Auto1 Group, headquartered in Berlin, Germany, is a leading player in the European online car trading industry. Founded in 2012, the company has rapidly expanded its operations across major markets, including France, Italy, and Spain, establishing itself as a trusted platform for buying and selling used vehicles. Specialising in digital car sales, Auto1 Group offers a unique marketplace that connects dealers and private sellers, streamlining the transaction process. Their innovative approach includes a comprehensive inspection service and a transparent pricing model, setting them apart in a competitive landscape. With a strong market position, Auto1 Group has achieved significant milestones, including a successful IPO in 2021. Their commitment to quality and customer satisfaction has solidified their reputation as a go-to destination for automotive transactions in Europe.
How does Auto1's carbon action stack up? DitchCarbon scores companies based on their carbon action and commitment to reducing emissions. Read about our methodology to learn more.
Mean score of companies in the Fuel Retail industry. Comparing a company's score to the industry average can give you a sense of how well the company is doing compared to its peers.
Auto1's score of 27 is higher than 55% of the industry. This can give you a sense of how well the company is doing compared to its peers.

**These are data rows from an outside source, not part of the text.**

--- config.mk ---
export PLATFORM = sky130hd
export DESIGN_NAME = window_gen_kxk_flat
export DESIGN_NICKNAME = d
export VERILOG_FILES = /design/src/rtl/window_gen_kxk_if.sv /design/src/rtl/window_gen_kxk.sv /design/src/flat_wrapper.sv
export SDC_FILE = /design/constraint.sdc
export NUM_CORES = 2
export LEC_CHECK = 0
export ABC_AREA = 1
export CAP_MARGIN = 10
export CORE_MARGIN = 2
export CORE_UTILIZATION = 60
export DETAILED_ROUTE_END_ITERATION = 10
export GPL_TIMING_DRIVEN = 0
export MAX_ROUTING_LAYER = met4
export PLACE_DENSITY = 0.79
export SYNTH_ARGS = -nofsm -noshare
export SYNTH_HDL_FRONTEND = slang
export SYNTH_SLANG_ARGS = --single-unit
export TNS_END_PERCENT = 1
--- constraint.sdc ---
create_clock -name clk -period 116.6 [get_ports clk]
set_input_delay 23.32 -clock clk [delete_from_list [all_inputs] [get_ports clk]]
set_output_delay 23.32 -clock clk [all_outputs]
set_load 0.03 [all_outputs]
--- src/rtl/window_gen_kxk_if.sv ---
// window_gen_kxk_if: pixel-in / window-out bundle for window_gen_kxk.
// The master drives pixels and the frame restart; the slave returns windows.
interface window_gen_kxk_if #(
    parameter int DATA_W = 8,
    parameter int K      = 5,
    parameter int IMG_W  = 28,
    parameter int IMG_H  = 28
);
    logic                       clear;
    logic                       in_valid;
    logic [DATA_W-1:0]          in_data;
    logic                       win_valid;
    logic [K*K*DATA_W-1:0]      win_data;
    logic [$clog2(IMG_H)-1:0]   win_row;
    logic [$clog2(IMG_W)-1:0]   win_col;
    logic                       frame_done;
    modport master (output clear, in_valid, in_data,
                    input  win_valid, win_data, win_row, win_col, frame_done);
    modport slave  (input  clear, in_valid, in_data,
                    output win_valid, win_data, win_row, win_col, frame_done);
endinterface

--- src/rtl/window_gen_kxk.sv ---
// window_gen_kxk: KxK sliding-window generator over a raster pixel stream.
// Define WINGEN_OUT_REG_EN to add one output register stage (2 clk latency).
module window_gen_kxk #(
    parameter int DATA_W = 8,
    parameter int K      = 5,
    parameter int IMG_W  = 28,
    parameter int IMG_H  = 28,
    parameter int STRIDE = 1
) (
    input logic             clk,
    input logic             rst,
    window_gen_kxk_if.slave bus
);
    localparam int XW = $clog2(IMG_W);
    localparam int YW = $clog2(IMG_H);
    localparam int PW = STRIDE > 1 ? $clog2(STRIDE) : 1;
    localparam logic [XW-1:0] X_LAST  = XW'(IMG_W - 1);
    localparam logic [YW-1:0] Y_LAST  = YW'(IMG_H - 1);
    localparam logic [XW-1:0] X_FIRST = XW'(K - 1);
    localparam logic [YW-1:0] Y_FIRST = YW'(K - 1);
    localparam logic [PW-1:0] P_LAST  = PW'(STRIDE - 1);

    logic [XW-1:0]         x_q, x_d, col_q, col_d, ocol_q;
    logic [YW-1:0]         y_q, y_d, row_q, row_d, orow_q;
    logic [PW-1:0]         px_q, px_d, py_q, py_d;
    logic [DATA_W-1:0]     line_q [K-1][IMG_W];
    logic [DATA_W-1:0]     win_q  [K][K];
    logic [DATA_W-1:0]     win_d  [K][K];
    logic [DATA_W-1:0]     col_w  [K];
    logic [K*K*DATA_W-1:0] win_flat, data_q;
    logic                  vld_q, done_q;
    logic                  x_end, y_end, x_ok, y_ok, hit;

    // Phase counters replace the modulo; col_q/row_q hold the next window index.
    always_comb begin
        x_end = x_q == X_LAST;
        y_end = y_q == Y_LAST;
        x_ok  = x_q >= X_FIRST;
        y_ok  = y_q >= Y_FIRST;
        hit   = x_ok && y_ok && px_q == '0 && py_q == '0;
        x_d   = x_end ? '0 : x_q + 1'b1;
        y_d   = !x_end ? y_q : y_end ? '0 : y_q + 1'b1;
        px_d  = (x_end || !x_ok || px_q == P_LAST) ? '0 : px_q + 1'b1;
        py_d  = !x_end ? py_q : (y_end || !y_ok || py_q == P_LAST) ? '0 : py_q + 1'b1;
        col_d = x_end ? '0 : hit ? col_q + 1'b1 : col_q;
        row_d = !x_end ? row_q : y_end ? '0 : (y_ok && py_q == '0) ? row_q + 1'b1 : row_q;
    end

    for (genvar r = 0; r < K; r++) begin : g_row
        if (r == K - 1) begin : g_in
            assign col_w[r] = bus.in_data;
        end else begin : g_line
            assign col_w[r] = line_q[K-2-r][x_q];
        end
        for (genvar c = 0; c < K; c++) begin : g_col
            if (c == K - 1) begin : g_new
                assign win_d[r][c] = col_w[r];
            end else begin : g_shift
                assign win_d[r][c] = win_q[r][c+1];
            end
            assign win_flat[(r*K+c)*DATA_W +: DATA_W] = win_d[r][c];
        end
    end

    always_ff @(posedge clk or posedge rst) begin
        if (rst) begin
            {x_q, y_q, px_q, py_q, col_q, row_q} <= '0;
            {vld_q, done_q, orow_q, ocol_q, data_q} <= '0;
            for (int i = 0; i < K - 1; i++)
                for (int j = 0; j < IMG_W; j++)
                    line_q[i][j] <= '0;
            for (int i = 0; i < K; i++)
                for (int j = 0; j < K; j++)
                    win_q[i][j] <= '0;
        end else if (bus.clear) begin
            {x_q, y_q, px_q, py_q, col_q, row_q} <= '0;
            {vld_q, done_q, orow_q, ocol_q, data_q} <= '0;
        end else begin
            vld_q  <= bus.in_valid && hit;
            done_q <= bus.in_valid && x_end && y_end;
            if (bus.in_valid) begin
                {x_q, y_q, px_q, py_q, col_q, row_q} <= {x_d, y_d, px_d, py_d, col_d, row_d};
                line_q[0][x_q] <= bus.in_data;
                for (int i = 1; i < K - 1; i++)
                    line_q[i][x_q] <= line_q[i-1][x_q];
                win_q <= win_d;
                // Output data only moves on a real window so it stays stable otherwise.
                if (hit) {data_q, orow_q, ocol_q} <= {win_flat, row_q, col_q};
            end
        end
    end

`ifdef WINGEN_OUT_REG_EN
    logic                  vld2_q, done2_q;
    logic [YW-1:0]         orow2_q;
    logic [XW-1:0]         ocol2_q;
    logic [K*K*DATA_W-1:0] data2_q;
    always_ff @(posedge clk or posedge rst) begin
        if (rst)
            {vld2_q, done2_q, orow2_q, ocol2_q, data2_q} <= '0;
        else if (bus.clear)
            {vld2_q, done2_q, orow2_q, ocol2_q, data2_q} <= '0;
        else
            {vld2_q, done2_q, orow2_q, ocol2_q, data2_q} <= {vld_q, done_q, orow_q, ocol_q, data_q};
    end
    assign bus.win_valid  = vld2_q;
    assign bus.frame_done = done2_q;
    assign bus.win_row    = orow2_q;
    assign bus.win_col    = ocol2_q;
    assign bus.win_data   = data2_q;
`else
    assign bus.win_valid  = vld_q;
    assign bus.frame_done = done_q;
    assign bus.win_row    = orow_q;
    assign bus.win_col    = ocol_q;
    assign bus.win_data   = data_q;
`endif
endmodule

--- src/flat_wrapper.sv ---
// flat-port wrapper written by rule: the top's interface ports become plain ports
module window_gen_kxk_flat 
#(
    parameter int DATA_W = 8,
    parameter int K      = 5,
    parameter int IMG_W  = 28,
    parameter int IMG_H  = 28,
    parameter int STRIDE = 1
)
  (clk, rst, bus_clear, bus_in_valid, bus_in_data, bus_win_valid, bus_win_data, bus_win_row, bus_win_col, bus_frame_done);
  window_gen_kxk_if #(.DATA_W(DATA_W), .K(K), .IMG_W(IMG_W), .IMG_H(IMG_H)) bus_i ();
  input logic clk;
  input logic rst;
  input wire logic [$bits(bus_i.clear)-1:0] bus_clear;
  input wire logic [$bits(bus_i.in_valid)-1:0] bus_in_valid;
  input wire logic [$bits(bus_i.in_data)-1:0] bus_in_data;
  output wire logic [$bits(bus_i.win_valid)-1:0] bus_win_valid;
  output wire logic [$bits(bus_i.win_data)-1:0] bus_win_data;
  output wire logic [$bits(bus_i.win_row)-1:0] bus_win_row;
  output wire logic [$bits(bus_i.win_col)-1:0] bus_win_col;
  output wire logic [$bits(bus_i.frame_done)-1:0] bus_frame_done;
  assign bus_i.clear = bus_clear;
  assign bus_i.in_valid = bus_in_valid;
  assign bus_i.in_data = bus_in_data;
  assign bus_win_valid = bus_i.win_valid;
  assign bus_win_data = bus_i.win_data;
  assign bus_win_row = bus_i.win_row;
  assign bus_win_col = bus_i.win_col;
  assign bus_frame_done = bus_i.frame_done;
  window_gen_kxk #(.DATA_W(DATA_W), .K(K), .IMG_W(IMG_W), .IMG_H(IMG_H), .STRIDE(STRIDE)) u_core (.clk(clk), .rst(rst), .bus(bus_i));
endmodule
==> results.md <==
- Endpoint arrival time on the critical path: 26.88 ns
- Peak supply drop: between 0.015 and 0.02 mV
- Cell at the slowest stage of the critical path: sky130_fd_sc_hd__buf_1
- Final std cell area, no fill: 68600 um2
- GP Congestion: 1.06
- Max reg flops: 896
- Worst setup slack after placement: 89.85 ns
- Share of the yosys chip area belonging to registers: 54.3%
- Core Box Area: 98300 um2
- Summed instance area of the synthesized netlist: 59500 um2
- HPWL after DPL: approximately 170000 um
- Final critical-path setup slack: 90.41 ns
- Unrepaired setup endpoints after global routing: no
- Synthesized instance count: 8091
- TritonCTS clock tree: built
- Minimum period implied by the final worst setup slack: 26.19 ns
- CTS root buf: sky130_fd_sc_hd__clkbuf_16
- Number of inserted filler cells in the final layout: 8050
- Largest net degree at the start of global routing: 131
- Via density: ~5.7
- Distinct cell type count after synthesis: 30
- Die outline area: between 100000 and 150000 um2
- Wire length per cell after detailed routing: 23.5 um
- Vias after detailed routing: 56.6k
- Reg clk slew, reported paths: 0.06 ns
- Clock latency at the later pin of the worst-skew pair: 0.77 ns
- Syn. warnings: 0
- Vert. Die Dim: 319 um
- Top achievable clock speed: 0.0382 GHz
- Maximum fanout encountered on the critical timing path: 10
- Leakage power: 36.9 nW
- Antenna-violating nets left: 0
- Worst slew margin relative to its limit: around 5.3%
- Antenna violations before repair: 8
- Quantity of hold-fixing buffers added after cts: 0
- Most used cells in the layout excluding fill and tap cells: 4403 x sky130_fd_sc_hd__nand2_1, 1290 x sky130_fd_sc_hd__dfrtp_1, 672 x sky130_fd_sc_hd__inv_1
- GR Util All Layers: 47.2%
- Worst path max stage delay: between 0.7 and 0.8 ns
- Number of rows in the core area: 115
- Number of global-route vias before repair: between 50k and 60k
- Total grt overflow: 0
- Max H-tree Level: 4
- Area Growth Syn to Fin: 15.4%
- Total I/O pin count: 224
- Outcome: completed
- Endpoints failing hold: 0
- Die width: between 300 and 400 um
- Most common cell after layout, fill and taps aside: sky130_fd_sc_hd__nand2_1
- Count of buffers from port buffering: 220
- Critical path startpoint category: input pin
- Kind of cell adding the most delay to the critical path: buffers and inverters
- Effective utilization at floorplan: between 60% and 70%
- Max Cap Viol: 0
- Most numerous cell on the critical path: sky130_fd_sc_hd__nand2_1
- Router iterations before antenna repair: 6
- Hold Path Class: flip-flop to flip-flop
- Clock tree skew after final layout: between 0.02 and 0.025 ns
- Share of the clock period used by the worst path: 22.5%
- Worst Tran Pin Value: 1.42 ns
- Max Transition Viols Final: 0
- DRC marker count from the first detailed-route iteration: 7851
- Number of failing setup endpoints in the final timing report: 0
- Worst path required time: 117.29 ns
- Total negative setup slack: 0 ns
- Power density relative to cell area: 16.8 nW/um2
- Number of remaining DRC errors: 0
- List of cells traversed by the critical path: clkdlybuf4s50_1 -> nor2_2 -> nand2_1 -> nor2_1 -> clkbuf_1 -> buf_1 -> nand2_1 -> nand2_1
- Path type of the worst setup path: input pin to flip-flop
- Mean instance size in the synthesized netlist: 7.35 um2
- Largest reg by FF count: u_core.line_q
- Core utilization of the finished layout: 69.8%
- Crit end category: flip-flop
- Syn nets: 8111
- Resized cells post-CTS: 0
- Total buffers and inverters traversed by the critical path: 3
- Max Buffers Root-to-Sink: 3
- Setup repair bufs after CTS: 0
- CTS sink cnt: 1290
- First-pass GRT wire length: around 340000 um
- Final total power: 1.15 mW
- Final WL: about 230000 um
- Number of nets in the layout: 8489
- Total of flip-flops plus latches after synthesis: roughly 1.3k
- Fraction of layout instances using a drive strength above 1: ~6%
- Instance area after placement: between 60000 and 70000 um2
- TritonCTS Buffers: 139
path summary, 6_finish.rpt:
path	slack (ns)	cells past startpoint	startpoint	endpoint
hold / removal	0.47	2	u_core.win_d[19]	u_core.win_d[19]
max in group asynchronous	91.37	6	rst	u_core.bus.win_data[78]
hold reg to reg	0.47	2	u_core.win_d[19]	u_core.win_d[19]
setup / recovery	90.41	8	bus_clear	u_core.line_q[666]
setup reg to reg	111.39	12	u_core.x_q[1]	u_core.line_q[666]
min in group asynchronous	22.99	2	rst	u_core.bus.frame_done
cell families after synthesis:
| group | synth area share, % |
|---|---|
| compound gates | 4.53 |
| xor+xnor | 0.0883 |
| fa+ha+maj | 0.168 |
| buf+inv | 8.23 |
| flops | 54.3 |
| simple gates | 32.7 |
Yosys cell counts:
cell                          n  area, um2
sky130_fd_sc_hd__buf_1       45        169
sky130_fd_sc_hd__o21ai_1     39        195
sky130_fd_sc_hd__a21oi_1     39        195
sky130_fd_sc_hd__o211ai_1     3       22.5
sky130_fd_sc_hd__nand2_4      1       11.3
sky130_fd_sc_hd__nand4_1      5       31.3
sky130_fd_sc_hd__clkinv_1     6       22.5
sky130_fd_sc_hd__nand2_2      4       25.0
sky130_fd_sc_hd__dfrtp_1   1290      32300
sky130_fd_sc_hd__nand2_1   4403      16500
sky130_fd_sc_hd__inv_1      673       2530
sky130_fd_sc_hd__inv_2       29        109
sky130_fd_sc_hd__o31ai_1      1       7.51
sky130_fd_sc_hd__nor2_4       2       22.5
sky130_fd_sc_hd__xor2_1       6       52.6
sky130_fd_sc_hd__nor2_1     230        863
sky130_fd_sc_hd__nor3_1       1       5.00
sky130_fd_sc_hd__o21bai_1     1       7.51
sky130_fd_sc_hd__buf_2      193        966
sky130_fd_sc_hd__buf_4       16        120
sky130_fd_sc_hd__nor2_8       2       40.0
sky130_fd_sc_hd__ha_1         8        100
sky130_fd_sc_hd__nor2_2      16        100
sky130_fd_sc_hd__a31oi_1      1       6.26
sky130_fd_sc_hd__o21a_1       1       7.51
sky130_fd_sc_hd__buf_6        1       11.3
sky130_fd_sc_hd__clkbuf_1   259        972
sky130_fd_sc_hd__o22ai_1      8       50.1
sky130_fd_sc_hd__o21ai_0    440       2200
sky130_fd_sc_hd__nand3_1    368       1840
per-layer routing:
layer  up-vias  wire (um)  global-route usage [%]
met5         -          0                       -
met4         0      16400                    29.4
met3       793      28800                    13.3
met2      3766     102000                    69.5
met1     27000      84400                    57.8
li1      25100          -                       -
where the power goes:
group          internal, mW  leakage (nW)  switching (mW)  total [mW]
registers             0.482          17.2          0.0177       0.500
logic                0.0433          17.3           0.137       0.180
clock network         0.277          2.40           0.194       0.471
total                 0.803          36.9           0.349        1.15
worst register-to-register path: cells and delay by family (launching register included):
kind,cells,cell delay (ns)
fa+ha+maj,1,0.30
flops,1,0.43
simple gates,4,0.96
buf+inv,7,3.46
stage by stage:
step	std cells	hold WS (ns)
floorplan	8091	0.442
global placement	9598	0.454
detailed placement	9611	0.459
CTS	9863	0.473
global route	9873	0.484
finish	9875	0.468
cell type report:
cell class	count	area (um2)	area share, %
Inverter	708	2670	3.88
Multi-Input combinational cell	5579	22300	32.5
Timing Repair Buffer	237	2620	3.82
Tap cell	1287	1610	2.35
Sequential cell	1290	32300	47.0
Buffer	514	2240	3.26
Clock inverter	53	708	1.03
Clock buffer	199	4170	6.07
Antenna cell	8	20.0	0.0292
No activity file was read; power rests on OpenSTA's default activity.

In 2024, Auto1 reported total carbon emissions of approximately 8,661,000 kg CO2e from Scope 1 and 3,744,000 kg CO2e from Scope 2. This marks a significant increase in emissions compared to 2023, where total emissions were about 235,565,000 kg CO2e, with Scope 1 emissions at approximately 7,886,000 kg CO2e, Scope 2 at 448,000 kg CO2e, and Scope 3 emissions at around 227,232,000 kg CO2e. Over the years, Auto1 has shown fluctuations in its emissions profile. For instance, in 2022, total emissions were about 293,334,000 kg CO2e, with Scope 1 emissions at approximately 7,018,000 kg CO2e and Scope 2 at 312,000 kg CO2e. The company has not set specific reduction targets or initiatives as part of its climate commitments, and there are no emissions data cascaded from a parent organization. Auto1's emissions data reflects its operational impact, with a notable reliance on Scope 3 emissions, which accounted for the majority of its carbon footprint in previous years. The company continues to monitor its emissions but has yet to establish formal reduction targets or initiatives to mitigate its environmental impact.
Access structured emissions data, company-specific emission factors, and source documents
| 2019 | 2020 | 2021 | 2022 | 2023 | 2024 | |
|---|---|---|---|---|---|---|
| Scope 1 | 2,278,000 | 0,000,000 | 0,000,000 | 0,000,000 | 0,000,000 | 0,000,000 |
| Scope 2 | 222,000 | 000,000 | 000,000 | 000,000 | 000,000 | 0,000,000 |
| Scope 3 | 158,095,000 | 000,000,000 | 000,000,000 | 000,000,000 | 000,000,000 | - |
Auto1's Scope 3 emissions, which decreased by 21% last year and increased by approximately 44% since 2019, demonstrating supply chain emissions tracking. Nearly all of their carbon footprint comes from suppliers and value chain emissions, representing nearly all emissions under the GHG Protocol, with detailed category breakdown helping identify key emission sources across their value chain.
Climate goals typically focus on 2030 interim targets and 2050 net-zero commitments, aligned with global frameworks like the Paris Agreement and Science Based Targets initiative (SBTi) to ensure alignment with global climate goals.
Auto1 has not publicly committed to specific 2030 or 2050 climate goals through the major frameworks we track. Companies often set interim 2030 targets and long-term 2050 net-zero goals to demonstrate measurable progress toward decarbonization.